Copy out each line of the listing below where the string "shown" appears.

### Exercise input
──────────
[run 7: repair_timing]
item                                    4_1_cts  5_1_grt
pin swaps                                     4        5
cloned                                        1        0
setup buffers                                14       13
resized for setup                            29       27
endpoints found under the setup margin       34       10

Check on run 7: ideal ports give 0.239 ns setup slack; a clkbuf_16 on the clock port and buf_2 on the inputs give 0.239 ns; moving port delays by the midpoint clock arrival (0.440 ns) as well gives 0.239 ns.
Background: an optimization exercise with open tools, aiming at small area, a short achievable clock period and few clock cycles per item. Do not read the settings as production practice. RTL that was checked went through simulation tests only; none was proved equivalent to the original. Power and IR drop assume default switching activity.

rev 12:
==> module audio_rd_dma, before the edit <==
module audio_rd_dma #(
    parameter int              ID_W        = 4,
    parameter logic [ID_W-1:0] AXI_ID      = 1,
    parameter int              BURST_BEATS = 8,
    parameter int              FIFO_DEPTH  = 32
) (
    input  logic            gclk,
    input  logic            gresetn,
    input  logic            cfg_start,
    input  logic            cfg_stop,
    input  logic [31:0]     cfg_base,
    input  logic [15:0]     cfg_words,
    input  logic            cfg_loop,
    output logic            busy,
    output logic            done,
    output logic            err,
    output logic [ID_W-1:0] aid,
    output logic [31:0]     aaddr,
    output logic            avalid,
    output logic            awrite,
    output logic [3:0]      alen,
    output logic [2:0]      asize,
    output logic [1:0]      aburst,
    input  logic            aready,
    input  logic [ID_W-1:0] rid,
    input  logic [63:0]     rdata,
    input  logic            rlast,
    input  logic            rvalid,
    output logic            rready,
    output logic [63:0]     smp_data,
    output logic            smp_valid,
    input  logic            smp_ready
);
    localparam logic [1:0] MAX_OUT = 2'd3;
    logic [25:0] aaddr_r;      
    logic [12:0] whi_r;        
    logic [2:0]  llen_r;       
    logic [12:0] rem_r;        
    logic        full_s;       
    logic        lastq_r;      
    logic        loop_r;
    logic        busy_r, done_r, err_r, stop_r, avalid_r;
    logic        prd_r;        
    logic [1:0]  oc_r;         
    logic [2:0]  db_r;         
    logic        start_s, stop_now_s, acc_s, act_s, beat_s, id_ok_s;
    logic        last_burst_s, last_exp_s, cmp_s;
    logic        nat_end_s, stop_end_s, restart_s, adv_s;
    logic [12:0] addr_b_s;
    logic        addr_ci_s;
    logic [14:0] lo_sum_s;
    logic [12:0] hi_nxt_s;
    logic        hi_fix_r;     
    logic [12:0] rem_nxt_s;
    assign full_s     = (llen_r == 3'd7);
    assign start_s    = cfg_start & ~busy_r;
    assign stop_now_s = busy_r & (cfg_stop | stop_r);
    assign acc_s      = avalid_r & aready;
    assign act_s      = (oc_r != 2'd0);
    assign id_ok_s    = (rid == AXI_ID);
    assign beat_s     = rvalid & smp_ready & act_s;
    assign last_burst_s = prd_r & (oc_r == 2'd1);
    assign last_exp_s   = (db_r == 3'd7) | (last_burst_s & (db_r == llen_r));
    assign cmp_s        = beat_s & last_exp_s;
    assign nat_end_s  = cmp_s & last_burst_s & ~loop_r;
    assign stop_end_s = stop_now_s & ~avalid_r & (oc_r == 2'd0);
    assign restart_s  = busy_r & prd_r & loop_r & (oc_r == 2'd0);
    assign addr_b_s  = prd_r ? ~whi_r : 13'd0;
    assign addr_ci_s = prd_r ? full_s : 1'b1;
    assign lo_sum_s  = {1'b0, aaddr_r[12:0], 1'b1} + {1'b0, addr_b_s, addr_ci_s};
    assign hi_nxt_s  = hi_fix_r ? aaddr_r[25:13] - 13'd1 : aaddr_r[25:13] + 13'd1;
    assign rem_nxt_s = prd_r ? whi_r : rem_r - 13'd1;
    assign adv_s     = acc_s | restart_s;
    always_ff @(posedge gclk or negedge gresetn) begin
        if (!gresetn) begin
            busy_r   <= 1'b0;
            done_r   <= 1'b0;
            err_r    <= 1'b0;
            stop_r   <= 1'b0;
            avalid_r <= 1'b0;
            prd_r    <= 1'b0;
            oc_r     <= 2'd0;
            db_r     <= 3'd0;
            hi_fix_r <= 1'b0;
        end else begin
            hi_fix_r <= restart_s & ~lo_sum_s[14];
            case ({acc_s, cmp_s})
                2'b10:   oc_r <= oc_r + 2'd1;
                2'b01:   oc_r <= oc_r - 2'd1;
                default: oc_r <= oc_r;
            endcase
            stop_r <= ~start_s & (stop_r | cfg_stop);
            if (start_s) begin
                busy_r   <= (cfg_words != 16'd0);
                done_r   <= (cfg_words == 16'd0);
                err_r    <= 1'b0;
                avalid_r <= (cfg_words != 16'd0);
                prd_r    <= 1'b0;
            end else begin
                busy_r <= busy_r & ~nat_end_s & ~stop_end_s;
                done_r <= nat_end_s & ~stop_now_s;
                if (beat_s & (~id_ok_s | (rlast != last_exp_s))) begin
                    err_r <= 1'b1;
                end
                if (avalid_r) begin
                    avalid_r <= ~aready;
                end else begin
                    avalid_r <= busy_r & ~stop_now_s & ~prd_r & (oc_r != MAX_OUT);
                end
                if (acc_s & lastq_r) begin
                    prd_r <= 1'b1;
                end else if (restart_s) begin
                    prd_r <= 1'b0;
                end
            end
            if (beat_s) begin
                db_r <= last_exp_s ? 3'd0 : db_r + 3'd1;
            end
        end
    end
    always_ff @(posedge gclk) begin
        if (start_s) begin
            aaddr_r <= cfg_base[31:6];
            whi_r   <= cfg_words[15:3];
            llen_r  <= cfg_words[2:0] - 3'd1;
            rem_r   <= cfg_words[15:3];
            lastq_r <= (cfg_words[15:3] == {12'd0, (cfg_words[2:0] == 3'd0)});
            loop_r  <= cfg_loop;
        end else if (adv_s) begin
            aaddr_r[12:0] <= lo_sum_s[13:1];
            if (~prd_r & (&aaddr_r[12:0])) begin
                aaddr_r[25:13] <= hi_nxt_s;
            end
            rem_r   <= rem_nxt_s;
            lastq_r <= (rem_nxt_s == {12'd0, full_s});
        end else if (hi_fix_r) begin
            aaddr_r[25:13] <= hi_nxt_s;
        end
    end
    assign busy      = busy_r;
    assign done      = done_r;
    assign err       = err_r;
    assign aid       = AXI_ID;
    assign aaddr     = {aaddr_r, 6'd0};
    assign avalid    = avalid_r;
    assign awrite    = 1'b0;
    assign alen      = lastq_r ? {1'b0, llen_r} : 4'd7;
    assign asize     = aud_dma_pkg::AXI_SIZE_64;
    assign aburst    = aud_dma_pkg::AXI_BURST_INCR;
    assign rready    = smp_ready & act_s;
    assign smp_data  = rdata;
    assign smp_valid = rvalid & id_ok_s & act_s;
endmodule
──────────
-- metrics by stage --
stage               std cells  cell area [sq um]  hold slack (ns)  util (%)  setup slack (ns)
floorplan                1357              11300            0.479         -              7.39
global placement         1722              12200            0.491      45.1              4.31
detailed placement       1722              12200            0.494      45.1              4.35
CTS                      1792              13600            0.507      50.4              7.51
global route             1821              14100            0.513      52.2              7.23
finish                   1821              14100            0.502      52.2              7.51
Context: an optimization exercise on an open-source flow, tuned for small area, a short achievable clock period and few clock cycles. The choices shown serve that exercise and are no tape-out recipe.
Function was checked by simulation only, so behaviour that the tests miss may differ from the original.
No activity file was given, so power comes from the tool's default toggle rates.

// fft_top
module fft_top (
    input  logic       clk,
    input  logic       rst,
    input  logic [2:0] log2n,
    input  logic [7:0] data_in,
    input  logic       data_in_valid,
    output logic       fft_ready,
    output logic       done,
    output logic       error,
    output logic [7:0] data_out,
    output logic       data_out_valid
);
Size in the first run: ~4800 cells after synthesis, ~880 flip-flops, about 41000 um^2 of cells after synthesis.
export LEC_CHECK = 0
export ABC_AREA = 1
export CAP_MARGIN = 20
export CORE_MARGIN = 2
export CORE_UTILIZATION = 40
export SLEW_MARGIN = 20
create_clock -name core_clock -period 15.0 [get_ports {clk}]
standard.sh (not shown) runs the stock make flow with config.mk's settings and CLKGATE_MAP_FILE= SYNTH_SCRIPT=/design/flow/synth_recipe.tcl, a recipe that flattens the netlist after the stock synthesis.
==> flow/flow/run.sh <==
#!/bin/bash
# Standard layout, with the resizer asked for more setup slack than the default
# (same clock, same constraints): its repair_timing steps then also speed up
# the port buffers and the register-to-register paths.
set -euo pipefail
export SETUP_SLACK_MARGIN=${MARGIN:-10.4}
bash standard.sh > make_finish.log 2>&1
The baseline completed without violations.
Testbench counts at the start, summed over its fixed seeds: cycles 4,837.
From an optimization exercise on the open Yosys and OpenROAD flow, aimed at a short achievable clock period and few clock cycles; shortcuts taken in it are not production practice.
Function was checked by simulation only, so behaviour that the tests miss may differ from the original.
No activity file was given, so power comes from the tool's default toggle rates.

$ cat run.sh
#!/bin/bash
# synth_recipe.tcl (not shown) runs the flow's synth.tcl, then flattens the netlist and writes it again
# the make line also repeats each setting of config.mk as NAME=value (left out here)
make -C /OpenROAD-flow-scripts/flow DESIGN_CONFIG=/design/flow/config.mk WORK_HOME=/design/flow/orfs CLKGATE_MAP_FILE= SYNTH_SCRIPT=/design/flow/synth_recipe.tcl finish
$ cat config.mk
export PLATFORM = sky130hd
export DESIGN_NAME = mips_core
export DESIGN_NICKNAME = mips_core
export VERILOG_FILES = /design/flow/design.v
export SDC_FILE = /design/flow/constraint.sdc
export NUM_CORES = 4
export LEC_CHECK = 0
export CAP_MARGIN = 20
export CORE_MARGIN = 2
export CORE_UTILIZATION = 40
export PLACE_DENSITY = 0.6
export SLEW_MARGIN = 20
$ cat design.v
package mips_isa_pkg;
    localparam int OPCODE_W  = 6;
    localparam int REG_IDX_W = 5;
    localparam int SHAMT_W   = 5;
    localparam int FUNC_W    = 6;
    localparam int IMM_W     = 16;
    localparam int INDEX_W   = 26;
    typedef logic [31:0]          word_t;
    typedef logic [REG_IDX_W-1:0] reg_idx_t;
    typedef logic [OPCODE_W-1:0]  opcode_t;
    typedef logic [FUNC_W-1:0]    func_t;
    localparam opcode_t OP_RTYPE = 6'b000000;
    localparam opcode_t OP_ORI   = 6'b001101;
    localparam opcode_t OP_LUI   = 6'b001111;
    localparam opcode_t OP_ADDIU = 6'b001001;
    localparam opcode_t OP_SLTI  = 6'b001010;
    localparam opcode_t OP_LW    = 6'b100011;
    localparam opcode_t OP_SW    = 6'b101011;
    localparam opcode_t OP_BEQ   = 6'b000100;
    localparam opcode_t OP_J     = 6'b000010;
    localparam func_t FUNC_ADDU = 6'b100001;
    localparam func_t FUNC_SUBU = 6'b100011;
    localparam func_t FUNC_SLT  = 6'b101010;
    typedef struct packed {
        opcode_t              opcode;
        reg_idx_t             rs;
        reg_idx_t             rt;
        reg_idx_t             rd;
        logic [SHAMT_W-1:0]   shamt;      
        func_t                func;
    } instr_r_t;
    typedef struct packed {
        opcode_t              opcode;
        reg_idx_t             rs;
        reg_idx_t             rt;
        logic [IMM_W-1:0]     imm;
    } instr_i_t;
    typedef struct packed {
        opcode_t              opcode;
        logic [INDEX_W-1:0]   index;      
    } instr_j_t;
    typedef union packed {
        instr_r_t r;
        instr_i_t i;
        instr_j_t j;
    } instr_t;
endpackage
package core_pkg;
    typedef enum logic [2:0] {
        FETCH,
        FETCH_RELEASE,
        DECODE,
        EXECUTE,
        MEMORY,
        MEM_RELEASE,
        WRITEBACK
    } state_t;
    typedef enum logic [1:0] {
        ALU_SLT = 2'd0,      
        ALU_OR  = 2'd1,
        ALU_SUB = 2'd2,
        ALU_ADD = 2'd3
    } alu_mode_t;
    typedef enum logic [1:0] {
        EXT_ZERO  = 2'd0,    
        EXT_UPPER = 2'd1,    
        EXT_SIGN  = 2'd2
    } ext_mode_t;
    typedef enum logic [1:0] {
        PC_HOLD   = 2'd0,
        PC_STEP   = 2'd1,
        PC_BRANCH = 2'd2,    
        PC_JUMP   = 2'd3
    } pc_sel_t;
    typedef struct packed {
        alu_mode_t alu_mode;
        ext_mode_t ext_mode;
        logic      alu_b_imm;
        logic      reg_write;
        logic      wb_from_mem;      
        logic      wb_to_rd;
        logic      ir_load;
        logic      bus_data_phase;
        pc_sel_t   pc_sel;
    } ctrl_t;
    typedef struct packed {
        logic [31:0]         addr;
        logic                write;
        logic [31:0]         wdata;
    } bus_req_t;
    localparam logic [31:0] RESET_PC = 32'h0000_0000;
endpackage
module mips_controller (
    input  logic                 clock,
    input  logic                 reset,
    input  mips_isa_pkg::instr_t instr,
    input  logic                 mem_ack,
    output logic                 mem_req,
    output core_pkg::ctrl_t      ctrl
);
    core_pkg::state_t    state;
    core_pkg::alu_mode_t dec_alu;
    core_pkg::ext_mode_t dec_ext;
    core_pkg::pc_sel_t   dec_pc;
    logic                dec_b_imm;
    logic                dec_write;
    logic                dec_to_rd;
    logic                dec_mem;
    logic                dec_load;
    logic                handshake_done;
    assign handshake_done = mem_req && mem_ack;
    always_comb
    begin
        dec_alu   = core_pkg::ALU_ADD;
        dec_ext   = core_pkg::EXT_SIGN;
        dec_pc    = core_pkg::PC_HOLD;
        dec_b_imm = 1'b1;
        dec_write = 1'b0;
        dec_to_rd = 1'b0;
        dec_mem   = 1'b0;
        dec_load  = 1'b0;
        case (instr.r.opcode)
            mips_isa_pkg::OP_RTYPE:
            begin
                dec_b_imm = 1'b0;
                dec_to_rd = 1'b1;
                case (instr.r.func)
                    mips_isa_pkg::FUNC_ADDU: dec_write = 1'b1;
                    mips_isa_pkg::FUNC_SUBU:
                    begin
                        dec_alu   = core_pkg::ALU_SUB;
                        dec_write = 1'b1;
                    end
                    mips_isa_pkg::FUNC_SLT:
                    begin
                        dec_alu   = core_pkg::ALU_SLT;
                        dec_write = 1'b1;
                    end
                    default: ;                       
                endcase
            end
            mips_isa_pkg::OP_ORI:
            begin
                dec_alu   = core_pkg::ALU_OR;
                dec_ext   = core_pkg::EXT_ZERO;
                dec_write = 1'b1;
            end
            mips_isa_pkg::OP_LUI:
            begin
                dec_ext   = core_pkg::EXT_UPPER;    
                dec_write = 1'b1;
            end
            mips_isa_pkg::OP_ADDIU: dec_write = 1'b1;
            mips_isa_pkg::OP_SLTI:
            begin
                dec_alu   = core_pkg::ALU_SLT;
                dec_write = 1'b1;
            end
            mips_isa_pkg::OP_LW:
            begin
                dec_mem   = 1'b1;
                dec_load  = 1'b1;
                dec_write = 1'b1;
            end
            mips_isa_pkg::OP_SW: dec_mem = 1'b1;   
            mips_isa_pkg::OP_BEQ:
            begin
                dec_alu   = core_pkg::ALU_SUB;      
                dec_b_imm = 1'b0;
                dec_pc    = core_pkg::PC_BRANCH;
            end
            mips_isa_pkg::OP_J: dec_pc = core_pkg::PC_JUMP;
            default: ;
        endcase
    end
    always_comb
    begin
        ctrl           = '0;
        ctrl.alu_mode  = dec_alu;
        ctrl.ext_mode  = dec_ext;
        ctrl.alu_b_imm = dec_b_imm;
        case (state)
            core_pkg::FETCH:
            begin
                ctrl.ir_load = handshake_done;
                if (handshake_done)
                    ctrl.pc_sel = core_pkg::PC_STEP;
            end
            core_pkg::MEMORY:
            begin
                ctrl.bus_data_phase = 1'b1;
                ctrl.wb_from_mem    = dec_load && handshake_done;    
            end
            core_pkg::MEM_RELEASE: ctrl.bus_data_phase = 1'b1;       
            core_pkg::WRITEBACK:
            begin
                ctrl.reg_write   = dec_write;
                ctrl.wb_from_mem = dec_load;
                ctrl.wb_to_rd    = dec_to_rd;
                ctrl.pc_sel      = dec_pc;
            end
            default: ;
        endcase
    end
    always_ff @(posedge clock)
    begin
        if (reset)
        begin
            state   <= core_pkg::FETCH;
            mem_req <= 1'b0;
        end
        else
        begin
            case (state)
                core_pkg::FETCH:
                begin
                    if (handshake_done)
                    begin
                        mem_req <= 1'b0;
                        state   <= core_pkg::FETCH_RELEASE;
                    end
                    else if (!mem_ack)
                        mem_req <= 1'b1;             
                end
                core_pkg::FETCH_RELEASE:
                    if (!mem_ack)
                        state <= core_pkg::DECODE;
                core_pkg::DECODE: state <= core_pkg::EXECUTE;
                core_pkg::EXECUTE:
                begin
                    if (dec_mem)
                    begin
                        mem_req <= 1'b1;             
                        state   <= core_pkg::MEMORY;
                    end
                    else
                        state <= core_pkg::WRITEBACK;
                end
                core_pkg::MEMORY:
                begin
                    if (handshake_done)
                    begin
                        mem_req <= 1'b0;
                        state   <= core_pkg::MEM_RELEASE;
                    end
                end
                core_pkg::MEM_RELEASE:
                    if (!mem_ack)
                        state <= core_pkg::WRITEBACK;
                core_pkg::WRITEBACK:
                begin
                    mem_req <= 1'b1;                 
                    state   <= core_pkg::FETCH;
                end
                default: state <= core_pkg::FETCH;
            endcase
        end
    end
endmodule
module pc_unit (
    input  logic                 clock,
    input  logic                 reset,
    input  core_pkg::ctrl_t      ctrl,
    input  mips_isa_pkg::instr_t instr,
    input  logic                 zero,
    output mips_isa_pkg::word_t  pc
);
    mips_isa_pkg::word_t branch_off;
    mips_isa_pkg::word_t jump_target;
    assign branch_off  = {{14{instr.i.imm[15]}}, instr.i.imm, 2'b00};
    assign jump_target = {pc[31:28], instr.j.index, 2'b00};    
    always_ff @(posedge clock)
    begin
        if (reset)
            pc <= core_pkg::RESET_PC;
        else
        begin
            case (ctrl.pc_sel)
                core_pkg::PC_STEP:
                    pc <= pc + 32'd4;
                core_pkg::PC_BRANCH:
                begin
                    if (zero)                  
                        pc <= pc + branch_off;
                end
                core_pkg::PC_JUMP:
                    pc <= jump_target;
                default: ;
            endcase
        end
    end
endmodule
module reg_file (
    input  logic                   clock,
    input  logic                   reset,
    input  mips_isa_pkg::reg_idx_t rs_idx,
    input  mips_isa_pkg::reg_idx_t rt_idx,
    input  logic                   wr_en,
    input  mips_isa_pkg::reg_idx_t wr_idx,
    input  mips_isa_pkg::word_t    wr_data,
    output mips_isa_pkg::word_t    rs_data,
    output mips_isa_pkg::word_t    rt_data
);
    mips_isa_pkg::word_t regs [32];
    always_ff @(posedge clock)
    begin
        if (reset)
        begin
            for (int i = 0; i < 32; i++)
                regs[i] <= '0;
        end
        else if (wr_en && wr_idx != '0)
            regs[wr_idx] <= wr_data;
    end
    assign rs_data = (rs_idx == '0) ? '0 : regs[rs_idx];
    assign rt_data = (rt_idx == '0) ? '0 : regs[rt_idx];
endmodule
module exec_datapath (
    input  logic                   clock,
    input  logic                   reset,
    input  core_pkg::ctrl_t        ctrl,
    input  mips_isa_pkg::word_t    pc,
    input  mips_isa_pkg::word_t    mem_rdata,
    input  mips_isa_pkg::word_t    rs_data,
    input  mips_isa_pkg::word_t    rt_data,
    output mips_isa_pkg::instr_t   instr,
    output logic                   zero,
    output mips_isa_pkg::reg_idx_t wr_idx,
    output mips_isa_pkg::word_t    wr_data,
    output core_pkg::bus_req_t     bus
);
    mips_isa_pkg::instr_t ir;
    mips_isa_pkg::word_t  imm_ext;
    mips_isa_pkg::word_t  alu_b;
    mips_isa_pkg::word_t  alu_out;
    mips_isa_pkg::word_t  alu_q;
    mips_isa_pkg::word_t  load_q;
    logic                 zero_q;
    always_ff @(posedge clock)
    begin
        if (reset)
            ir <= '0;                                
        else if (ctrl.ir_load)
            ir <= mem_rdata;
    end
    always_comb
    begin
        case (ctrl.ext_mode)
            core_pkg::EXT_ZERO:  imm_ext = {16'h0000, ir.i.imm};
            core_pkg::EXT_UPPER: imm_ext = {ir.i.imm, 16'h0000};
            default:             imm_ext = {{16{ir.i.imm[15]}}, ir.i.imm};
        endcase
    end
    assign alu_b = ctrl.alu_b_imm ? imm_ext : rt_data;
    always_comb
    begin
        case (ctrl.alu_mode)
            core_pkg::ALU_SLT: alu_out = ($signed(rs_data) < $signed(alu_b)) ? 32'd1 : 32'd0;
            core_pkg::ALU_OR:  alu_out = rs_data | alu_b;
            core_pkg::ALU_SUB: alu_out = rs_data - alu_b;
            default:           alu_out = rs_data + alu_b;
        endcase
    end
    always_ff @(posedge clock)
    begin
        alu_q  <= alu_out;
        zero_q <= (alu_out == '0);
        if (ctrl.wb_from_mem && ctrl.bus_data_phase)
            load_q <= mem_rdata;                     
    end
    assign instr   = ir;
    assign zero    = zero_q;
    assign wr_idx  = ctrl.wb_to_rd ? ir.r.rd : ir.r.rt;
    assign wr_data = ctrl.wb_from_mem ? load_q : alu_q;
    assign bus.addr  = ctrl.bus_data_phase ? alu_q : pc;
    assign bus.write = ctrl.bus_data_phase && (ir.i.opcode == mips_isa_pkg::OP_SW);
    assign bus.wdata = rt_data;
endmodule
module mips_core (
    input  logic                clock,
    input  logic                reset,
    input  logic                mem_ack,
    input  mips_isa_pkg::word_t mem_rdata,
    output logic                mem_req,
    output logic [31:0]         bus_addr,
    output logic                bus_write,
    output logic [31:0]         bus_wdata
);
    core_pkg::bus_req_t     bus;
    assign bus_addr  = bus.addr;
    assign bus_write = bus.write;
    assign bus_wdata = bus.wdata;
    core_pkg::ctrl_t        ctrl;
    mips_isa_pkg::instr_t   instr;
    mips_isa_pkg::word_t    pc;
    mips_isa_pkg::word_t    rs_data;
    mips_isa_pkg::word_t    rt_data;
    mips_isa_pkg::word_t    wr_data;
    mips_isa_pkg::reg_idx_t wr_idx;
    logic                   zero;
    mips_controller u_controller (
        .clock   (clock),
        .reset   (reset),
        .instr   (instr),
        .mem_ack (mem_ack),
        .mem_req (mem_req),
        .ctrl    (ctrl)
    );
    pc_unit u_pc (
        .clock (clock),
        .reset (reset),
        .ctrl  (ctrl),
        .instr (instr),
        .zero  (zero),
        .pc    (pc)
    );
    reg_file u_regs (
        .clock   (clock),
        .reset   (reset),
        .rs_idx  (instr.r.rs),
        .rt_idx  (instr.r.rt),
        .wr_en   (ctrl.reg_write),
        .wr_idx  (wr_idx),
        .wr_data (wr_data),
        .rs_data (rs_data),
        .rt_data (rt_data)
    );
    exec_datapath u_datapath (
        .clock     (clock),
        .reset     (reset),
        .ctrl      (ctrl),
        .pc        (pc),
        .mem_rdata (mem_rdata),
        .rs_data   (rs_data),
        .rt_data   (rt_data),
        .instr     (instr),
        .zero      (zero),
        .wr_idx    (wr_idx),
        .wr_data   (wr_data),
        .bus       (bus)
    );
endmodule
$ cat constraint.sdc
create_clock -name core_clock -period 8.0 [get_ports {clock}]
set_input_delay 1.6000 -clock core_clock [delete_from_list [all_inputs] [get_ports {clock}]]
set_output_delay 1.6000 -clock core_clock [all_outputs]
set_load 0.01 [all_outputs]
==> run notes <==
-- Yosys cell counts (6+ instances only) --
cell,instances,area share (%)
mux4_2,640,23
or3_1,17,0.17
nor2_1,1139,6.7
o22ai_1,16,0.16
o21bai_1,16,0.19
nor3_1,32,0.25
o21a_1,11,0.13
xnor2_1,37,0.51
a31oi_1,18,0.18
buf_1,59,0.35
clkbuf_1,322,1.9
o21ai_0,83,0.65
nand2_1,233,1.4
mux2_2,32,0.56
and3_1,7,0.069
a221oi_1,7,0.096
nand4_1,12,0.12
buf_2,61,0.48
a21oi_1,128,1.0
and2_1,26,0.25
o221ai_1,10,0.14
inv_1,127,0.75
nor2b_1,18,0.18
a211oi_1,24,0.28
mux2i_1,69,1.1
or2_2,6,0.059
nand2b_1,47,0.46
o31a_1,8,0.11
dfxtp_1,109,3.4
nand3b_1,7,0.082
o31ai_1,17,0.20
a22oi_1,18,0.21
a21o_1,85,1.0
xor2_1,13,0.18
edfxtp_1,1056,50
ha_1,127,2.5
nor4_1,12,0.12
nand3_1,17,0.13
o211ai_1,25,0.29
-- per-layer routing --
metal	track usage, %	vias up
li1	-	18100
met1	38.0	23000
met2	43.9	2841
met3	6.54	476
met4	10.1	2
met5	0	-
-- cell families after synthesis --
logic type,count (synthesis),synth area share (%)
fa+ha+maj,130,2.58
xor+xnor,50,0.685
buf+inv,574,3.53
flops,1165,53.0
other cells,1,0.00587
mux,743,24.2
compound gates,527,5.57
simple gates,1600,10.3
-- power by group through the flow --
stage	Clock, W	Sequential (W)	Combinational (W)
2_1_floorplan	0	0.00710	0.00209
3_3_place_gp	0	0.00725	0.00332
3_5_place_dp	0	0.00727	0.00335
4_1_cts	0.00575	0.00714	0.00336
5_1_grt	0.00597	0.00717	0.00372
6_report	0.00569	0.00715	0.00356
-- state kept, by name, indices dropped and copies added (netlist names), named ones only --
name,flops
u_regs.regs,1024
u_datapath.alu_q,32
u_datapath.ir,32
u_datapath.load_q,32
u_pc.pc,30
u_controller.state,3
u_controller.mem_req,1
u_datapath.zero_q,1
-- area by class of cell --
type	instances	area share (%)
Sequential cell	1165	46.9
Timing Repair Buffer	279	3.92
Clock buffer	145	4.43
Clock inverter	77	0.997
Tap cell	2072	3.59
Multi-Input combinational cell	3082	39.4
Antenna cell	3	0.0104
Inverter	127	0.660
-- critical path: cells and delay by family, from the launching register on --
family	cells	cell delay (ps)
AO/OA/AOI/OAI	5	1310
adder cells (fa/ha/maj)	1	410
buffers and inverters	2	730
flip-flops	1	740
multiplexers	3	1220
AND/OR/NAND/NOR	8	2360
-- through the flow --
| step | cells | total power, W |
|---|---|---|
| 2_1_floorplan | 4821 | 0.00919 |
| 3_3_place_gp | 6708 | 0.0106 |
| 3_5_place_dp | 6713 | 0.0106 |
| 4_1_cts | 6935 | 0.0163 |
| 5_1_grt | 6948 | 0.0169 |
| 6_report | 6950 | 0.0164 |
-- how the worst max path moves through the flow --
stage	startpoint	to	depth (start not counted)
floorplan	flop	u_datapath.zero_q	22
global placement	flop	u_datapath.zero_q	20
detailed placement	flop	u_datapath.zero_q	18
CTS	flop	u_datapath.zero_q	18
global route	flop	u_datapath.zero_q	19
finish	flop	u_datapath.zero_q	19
──────────
### Solution to this problem
Context: an optimization exercise on an open-source flow, tuned for small area, a short achievable clock period and few clock cycles. The choices shown serve that exercise and are no tape-out recipe.
standard.sh (not shown) runs the stock make flow with config.mk's settings and CLKGATE_MAP_FILE= SYNTH_SCRIPT=/design/flow/synth_recipe.tcl, a recipe that flattens the netlist after the stock synthesis.
# synth_recipe.tcl (not shown) runs the flow's synth.tcl, then flattens the netlist and writes it again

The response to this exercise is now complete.